**** ENTRIES SHOWN ****
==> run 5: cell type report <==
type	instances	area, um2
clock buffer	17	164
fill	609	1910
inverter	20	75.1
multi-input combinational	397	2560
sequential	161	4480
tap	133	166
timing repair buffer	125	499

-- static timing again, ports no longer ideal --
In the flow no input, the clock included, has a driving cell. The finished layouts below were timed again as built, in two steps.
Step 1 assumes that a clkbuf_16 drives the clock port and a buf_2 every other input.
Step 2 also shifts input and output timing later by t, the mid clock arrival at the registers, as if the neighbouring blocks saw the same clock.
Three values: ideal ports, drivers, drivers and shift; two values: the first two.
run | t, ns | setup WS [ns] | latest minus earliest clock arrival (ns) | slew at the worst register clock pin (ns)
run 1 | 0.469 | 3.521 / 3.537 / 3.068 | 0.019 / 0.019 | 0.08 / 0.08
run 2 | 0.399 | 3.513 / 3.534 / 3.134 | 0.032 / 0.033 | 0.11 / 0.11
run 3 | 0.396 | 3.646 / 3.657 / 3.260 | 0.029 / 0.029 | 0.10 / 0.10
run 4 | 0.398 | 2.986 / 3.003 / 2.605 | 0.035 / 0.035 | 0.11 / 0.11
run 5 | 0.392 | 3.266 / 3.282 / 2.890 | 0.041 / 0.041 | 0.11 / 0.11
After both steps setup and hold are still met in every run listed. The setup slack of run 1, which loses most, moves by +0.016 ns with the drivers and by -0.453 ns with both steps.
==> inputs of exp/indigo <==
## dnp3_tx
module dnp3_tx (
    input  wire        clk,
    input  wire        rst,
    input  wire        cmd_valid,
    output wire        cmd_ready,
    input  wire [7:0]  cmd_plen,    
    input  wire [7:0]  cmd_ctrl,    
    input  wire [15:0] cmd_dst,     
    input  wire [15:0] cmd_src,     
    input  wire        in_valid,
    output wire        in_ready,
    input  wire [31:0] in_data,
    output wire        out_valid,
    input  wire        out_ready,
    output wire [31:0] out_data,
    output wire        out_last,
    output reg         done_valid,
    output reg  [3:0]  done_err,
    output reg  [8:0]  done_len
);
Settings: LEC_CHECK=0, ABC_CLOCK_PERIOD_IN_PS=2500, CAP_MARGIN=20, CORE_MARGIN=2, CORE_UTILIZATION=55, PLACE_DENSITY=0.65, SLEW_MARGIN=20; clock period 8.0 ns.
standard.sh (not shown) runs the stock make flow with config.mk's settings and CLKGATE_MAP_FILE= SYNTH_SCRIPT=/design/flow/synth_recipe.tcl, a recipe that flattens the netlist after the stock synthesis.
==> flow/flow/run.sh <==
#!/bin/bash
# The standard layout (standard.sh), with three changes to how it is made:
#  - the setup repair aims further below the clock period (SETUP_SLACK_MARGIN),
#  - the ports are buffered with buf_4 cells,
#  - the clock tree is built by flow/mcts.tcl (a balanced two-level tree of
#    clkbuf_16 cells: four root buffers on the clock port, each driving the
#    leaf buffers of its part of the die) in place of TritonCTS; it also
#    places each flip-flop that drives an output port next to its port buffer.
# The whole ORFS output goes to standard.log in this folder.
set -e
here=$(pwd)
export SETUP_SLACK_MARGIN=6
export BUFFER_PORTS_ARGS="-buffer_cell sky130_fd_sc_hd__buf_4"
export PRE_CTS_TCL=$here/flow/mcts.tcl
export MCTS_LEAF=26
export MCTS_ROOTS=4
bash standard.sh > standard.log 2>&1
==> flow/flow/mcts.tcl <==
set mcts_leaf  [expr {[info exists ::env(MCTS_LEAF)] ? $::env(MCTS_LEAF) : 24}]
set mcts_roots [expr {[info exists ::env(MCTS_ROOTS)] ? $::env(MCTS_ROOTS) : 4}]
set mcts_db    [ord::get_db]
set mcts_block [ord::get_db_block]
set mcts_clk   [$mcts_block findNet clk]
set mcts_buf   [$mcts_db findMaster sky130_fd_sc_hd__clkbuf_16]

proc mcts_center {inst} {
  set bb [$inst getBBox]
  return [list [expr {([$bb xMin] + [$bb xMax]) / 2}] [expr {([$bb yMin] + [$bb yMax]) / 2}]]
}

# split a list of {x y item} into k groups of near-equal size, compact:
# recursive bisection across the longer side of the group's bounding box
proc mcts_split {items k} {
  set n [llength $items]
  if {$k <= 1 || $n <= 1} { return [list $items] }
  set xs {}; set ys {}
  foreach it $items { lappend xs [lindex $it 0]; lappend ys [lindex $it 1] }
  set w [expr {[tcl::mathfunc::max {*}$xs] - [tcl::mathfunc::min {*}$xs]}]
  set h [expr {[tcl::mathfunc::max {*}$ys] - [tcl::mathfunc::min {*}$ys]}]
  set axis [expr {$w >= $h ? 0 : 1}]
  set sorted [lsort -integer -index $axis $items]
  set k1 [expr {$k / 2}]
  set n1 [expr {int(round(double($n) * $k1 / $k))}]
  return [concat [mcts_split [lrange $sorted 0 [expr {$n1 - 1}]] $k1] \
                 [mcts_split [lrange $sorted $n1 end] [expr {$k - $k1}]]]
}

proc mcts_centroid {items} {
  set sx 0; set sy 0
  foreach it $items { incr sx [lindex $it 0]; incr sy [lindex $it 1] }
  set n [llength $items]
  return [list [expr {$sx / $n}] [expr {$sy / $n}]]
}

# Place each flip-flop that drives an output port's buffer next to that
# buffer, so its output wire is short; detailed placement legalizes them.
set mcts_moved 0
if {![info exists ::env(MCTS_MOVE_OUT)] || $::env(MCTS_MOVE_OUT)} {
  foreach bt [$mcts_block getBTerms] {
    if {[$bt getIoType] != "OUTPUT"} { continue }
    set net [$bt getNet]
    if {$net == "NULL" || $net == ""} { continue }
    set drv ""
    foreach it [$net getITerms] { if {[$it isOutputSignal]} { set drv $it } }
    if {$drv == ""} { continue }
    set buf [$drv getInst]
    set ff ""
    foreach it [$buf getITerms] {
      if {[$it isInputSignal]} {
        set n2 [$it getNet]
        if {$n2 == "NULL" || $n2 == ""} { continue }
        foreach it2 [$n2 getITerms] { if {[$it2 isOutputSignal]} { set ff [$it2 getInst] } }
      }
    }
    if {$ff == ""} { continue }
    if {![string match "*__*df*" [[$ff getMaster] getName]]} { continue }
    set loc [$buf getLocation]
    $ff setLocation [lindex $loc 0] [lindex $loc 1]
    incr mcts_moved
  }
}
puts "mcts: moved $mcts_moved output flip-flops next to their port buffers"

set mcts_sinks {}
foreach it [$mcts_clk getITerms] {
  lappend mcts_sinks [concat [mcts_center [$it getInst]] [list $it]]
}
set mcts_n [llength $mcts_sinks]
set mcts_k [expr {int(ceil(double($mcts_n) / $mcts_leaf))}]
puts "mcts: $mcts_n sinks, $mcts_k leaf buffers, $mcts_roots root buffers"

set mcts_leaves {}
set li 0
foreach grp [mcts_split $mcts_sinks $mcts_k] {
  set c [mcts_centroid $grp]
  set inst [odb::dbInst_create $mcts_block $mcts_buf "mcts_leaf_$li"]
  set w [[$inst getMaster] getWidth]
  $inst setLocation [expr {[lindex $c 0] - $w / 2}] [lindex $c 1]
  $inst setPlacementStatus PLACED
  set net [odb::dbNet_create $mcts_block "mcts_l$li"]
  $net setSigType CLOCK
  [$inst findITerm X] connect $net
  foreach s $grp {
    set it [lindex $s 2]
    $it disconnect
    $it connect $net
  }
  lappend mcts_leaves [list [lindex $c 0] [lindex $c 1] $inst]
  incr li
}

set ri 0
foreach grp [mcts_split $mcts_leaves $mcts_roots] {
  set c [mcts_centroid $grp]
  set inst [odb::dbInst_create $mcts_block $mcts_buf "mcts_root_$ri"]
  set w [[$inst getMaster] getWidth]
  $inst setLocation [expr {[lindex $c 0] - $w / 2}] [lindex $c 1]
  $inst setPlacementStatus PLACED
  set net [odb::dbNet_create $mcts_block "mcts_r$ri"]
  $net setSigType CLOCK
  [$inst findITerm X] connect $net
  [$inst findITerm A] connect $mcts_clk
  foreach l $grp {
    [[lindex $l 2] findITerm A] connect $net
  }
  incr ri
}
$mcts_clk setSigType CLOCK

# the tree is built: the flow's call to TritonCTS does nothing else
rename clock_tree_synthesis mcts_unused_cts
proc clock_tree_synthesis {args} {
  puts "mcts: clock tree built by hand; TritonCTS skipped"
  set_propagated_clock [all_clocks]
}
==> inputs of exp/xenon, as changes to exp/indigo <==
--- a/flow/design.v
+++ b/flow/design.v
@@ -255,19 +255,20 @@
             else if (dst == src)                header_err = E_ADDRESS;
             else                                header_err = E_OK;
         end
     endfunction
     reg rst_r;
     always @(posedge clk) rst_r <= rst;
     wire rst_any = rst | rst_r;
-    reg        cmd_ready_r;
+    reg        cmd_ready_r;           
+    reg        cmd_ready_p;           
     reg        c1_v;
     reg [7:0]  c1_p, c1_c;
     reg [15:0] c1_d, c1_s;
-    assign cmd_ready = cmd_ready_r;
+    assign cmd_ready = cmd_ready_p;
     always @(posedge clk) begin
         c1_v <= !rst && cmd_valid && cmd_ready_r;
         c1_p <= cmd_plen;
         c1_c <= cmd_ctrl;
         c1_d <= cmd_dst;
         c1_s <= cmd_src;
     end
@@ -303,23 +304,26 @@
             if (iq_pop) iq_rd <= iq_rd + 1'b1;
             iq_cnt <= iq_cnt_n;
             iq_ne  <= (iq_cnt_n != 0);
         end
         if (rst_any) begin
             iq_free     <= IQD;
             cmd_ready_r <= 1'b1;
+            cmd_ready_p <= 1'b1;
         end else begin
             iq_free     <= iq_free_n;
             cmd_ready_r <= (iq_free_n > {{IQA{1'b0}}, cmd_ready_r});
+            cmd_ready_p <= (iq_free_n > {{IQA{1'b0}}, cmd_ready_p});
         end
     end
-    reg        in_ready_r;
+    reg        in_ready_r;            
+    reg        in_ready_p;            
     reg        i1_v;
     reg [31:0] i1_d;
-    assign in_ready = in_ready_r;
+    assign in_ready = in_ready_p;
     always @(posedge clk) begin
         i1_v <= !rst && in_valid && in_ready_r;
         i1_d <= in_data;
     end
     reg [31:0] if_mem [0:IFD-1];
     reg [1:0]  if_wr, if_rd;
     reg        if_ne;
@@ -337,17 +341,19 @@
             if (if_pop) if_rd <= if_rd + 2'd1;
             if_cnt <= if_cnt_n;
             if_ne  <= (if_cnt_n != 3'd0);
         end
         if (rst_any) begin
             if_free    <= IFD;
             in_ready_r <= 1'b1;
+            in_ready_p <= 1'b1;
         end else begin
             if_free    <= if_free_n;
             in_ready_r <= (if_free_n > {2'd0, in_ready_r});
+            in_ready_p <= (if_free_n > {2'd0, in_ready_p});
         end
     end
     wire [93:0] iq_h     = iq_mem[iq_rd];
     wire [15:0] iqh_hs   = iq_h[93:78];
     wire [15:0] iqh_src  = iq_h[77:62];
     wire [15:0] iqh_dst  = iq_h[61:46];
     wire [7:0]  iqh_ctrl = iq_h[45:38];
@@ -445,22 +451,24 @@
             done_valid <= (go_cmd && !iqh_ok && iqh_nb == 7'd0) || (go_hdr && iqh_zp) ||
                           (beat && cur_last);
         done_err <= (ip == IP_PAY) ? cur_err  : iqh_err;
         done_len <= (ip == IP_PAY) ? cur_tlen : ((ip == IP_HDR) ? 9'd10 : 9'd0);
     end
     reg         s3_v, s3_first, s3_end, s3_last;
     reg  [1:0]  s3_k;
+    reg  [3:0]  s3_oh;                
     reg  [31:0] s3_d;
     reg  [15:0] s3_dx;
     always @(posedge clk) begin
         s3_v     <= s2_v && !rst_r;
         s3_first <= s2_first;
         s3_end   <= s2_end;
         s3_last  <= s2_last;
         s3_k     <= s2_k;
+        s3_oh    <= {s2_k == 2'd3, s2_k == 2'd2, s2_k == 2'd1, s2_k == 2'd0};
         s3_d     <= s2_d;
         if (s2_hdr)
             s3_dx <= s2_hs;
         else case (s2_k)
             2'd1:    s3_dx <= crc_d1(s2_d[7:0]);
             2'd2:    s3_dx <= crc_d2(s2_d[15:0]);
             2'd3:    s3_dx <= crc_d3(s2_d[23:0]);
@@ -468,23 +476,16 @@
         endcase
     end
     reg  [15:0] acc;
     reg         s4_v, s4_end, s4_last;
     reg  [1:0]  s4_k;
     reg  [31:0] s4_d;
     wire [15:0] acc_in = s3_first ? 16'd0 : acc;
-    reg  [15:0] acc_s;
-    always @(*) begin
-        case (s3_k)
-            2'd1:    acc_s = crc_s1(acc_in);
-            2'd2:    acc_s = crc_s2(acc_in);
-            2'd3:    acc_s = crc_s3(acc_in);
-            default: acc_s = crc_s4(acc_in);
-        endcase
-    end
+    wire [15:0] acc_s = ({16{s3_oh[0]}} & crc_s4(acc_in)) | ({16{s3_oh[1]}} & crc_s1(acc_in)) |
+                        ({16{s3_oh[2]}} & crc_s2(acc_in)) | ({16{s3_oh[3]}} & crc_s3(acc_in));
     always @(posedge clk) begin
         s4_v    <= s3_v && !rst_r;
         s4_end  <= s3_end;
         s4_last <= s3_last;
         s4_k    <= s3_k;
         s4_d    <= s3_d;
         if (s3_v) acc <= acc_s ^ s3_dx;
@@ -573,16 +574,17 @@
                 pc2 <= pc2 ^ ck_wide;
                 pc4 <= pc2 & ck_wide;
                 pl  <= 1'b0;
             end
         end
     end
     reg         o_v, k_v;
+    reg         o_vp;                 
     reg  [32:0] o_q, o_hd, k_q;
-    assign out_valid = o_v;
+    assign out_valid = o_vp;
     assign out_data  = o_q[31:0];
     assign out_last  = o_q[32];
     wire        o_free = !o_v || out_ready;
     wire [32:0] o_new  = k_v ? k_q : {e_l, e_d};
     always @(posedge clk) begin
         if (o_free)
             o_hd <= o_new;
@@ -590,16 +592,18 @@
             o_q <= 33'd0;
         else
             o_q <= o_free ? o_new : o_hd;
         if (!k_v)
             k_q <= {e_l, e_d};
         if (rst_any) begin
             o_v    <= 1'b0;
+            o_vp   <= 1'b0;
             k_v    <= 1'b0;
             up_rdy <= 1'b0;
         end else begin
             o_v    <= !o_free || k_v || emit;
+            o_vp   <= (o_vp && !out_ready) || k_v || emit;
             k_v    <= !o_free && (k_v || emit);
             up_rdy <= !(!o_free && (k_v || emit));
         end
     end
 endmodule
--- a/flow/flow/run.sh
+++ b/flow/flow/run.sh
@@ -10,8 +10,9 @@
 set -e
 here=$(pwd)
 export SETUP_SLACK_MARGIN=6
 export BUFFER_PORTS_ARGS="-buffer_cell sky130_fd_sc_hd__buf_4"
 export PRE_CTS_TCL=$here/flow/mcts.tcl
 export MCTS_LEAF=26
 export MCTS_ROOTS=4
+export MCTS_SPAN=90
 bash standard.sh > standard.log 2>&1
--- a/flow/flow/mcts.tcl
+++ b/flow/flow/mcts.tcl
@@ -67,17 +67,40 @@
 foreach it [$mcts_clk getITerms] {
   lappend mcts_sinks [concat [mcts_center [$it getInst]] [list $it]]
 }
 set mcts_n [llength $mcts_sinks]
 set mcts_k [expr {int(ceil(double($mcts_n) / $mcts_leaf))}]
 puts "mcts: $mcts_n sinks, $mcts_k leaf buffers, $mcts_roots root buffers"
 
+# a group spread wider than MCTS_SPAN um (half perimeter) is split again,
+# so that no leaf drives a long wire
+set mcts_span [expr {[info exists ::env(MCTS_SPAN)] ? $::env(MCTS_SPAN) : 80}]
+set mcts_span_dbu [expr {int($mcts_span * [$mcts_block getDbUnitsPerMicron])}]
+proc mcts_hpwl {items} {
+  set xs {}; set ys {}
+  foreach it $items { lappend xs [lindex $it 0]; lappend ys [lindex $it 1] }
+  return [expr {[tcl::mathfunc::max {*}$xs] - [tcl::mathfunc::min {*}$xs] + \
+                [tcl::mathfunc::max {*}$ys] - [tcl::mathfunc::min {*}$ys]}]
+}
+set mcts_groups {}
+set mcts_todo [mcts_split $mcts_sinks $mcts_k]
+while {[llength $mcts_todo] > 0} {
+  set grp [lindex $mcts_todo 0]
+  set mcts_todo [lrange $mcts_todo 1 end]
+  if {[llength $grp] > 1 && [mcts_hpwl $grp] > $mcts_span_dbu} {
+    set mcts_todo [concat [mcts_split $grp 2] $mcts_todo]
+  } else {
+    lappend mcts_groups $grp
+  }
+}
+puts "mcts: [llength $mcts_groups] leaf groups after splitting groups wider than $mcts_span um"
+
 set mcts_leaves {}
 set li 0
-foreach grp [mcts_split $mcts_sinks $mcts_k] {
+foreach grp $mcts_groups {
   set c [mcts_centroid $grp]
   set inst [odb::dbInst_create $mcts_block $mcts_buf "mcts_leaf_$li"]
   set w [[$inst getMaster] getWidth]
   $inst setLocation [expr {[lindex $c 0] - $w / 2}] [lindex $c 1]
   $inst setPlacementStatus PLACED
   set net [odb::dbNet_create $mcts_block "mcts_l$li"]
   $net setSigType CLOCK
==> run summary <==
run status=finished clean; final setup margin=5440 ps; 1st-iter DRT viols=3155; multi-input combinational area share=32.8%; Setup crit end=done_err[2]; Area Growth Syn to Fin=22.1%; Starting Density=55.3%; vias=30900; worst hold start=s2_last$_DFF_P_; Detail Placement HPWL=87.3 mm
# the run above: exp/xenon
****
*WHAT THE TASK REQUIRES*.
The first line of the entries above marks where to begin; repeat each line exactly through the one that contains "run 4 | 0.398", and include that line.

*TASK ANSWER*.
==> run 5: cell type report <==
type	instances	area, um2
clock buffer	17	164
fill	609	1910
inverter	20	75.1
multi-input combinational	397	2560
sequential	161	4480
tap	133	166
timing repair buffer	125	499

-- static timing again, ports no longer ideal --
In the flow no input, the clock included, has a driving cell. The finished layouts below were timed again as built, in two steps.
Step 1 assumes that a clkbuf_16 drives the clock port and a buf_2 every other input.
Step 2 also shifts input and output timing later by t, the mid clock arrival at the registers, as if the neighbouring blocks saw the same clock.
Three values: ideal ports, drivers, drivers and shift; two values: the first two.
run | t, ns | setup WS [ns] | latest minus earliest clock arrival (ns) | slew at the worst register clock pin (ns)
run 1 | 0.469 | 3.521 / 3.537 / 3.068 | 0.019 / 0.019 | 0.08 / 0.08
run 2 | 0.399 | 3.513 / 3.534 / 3.134 | 0.032 / 0.033 | 0.11 / 0.11
run 3 | 0.396 | 3.646 / 3.657 / 3.260 | 0.029 / 0.029 | 0.10 / 0.10
run 4 | 0.398 | 2.986 / 3.003 / 2.605 | 0.035 / 0.035 | 0.11 / 0.11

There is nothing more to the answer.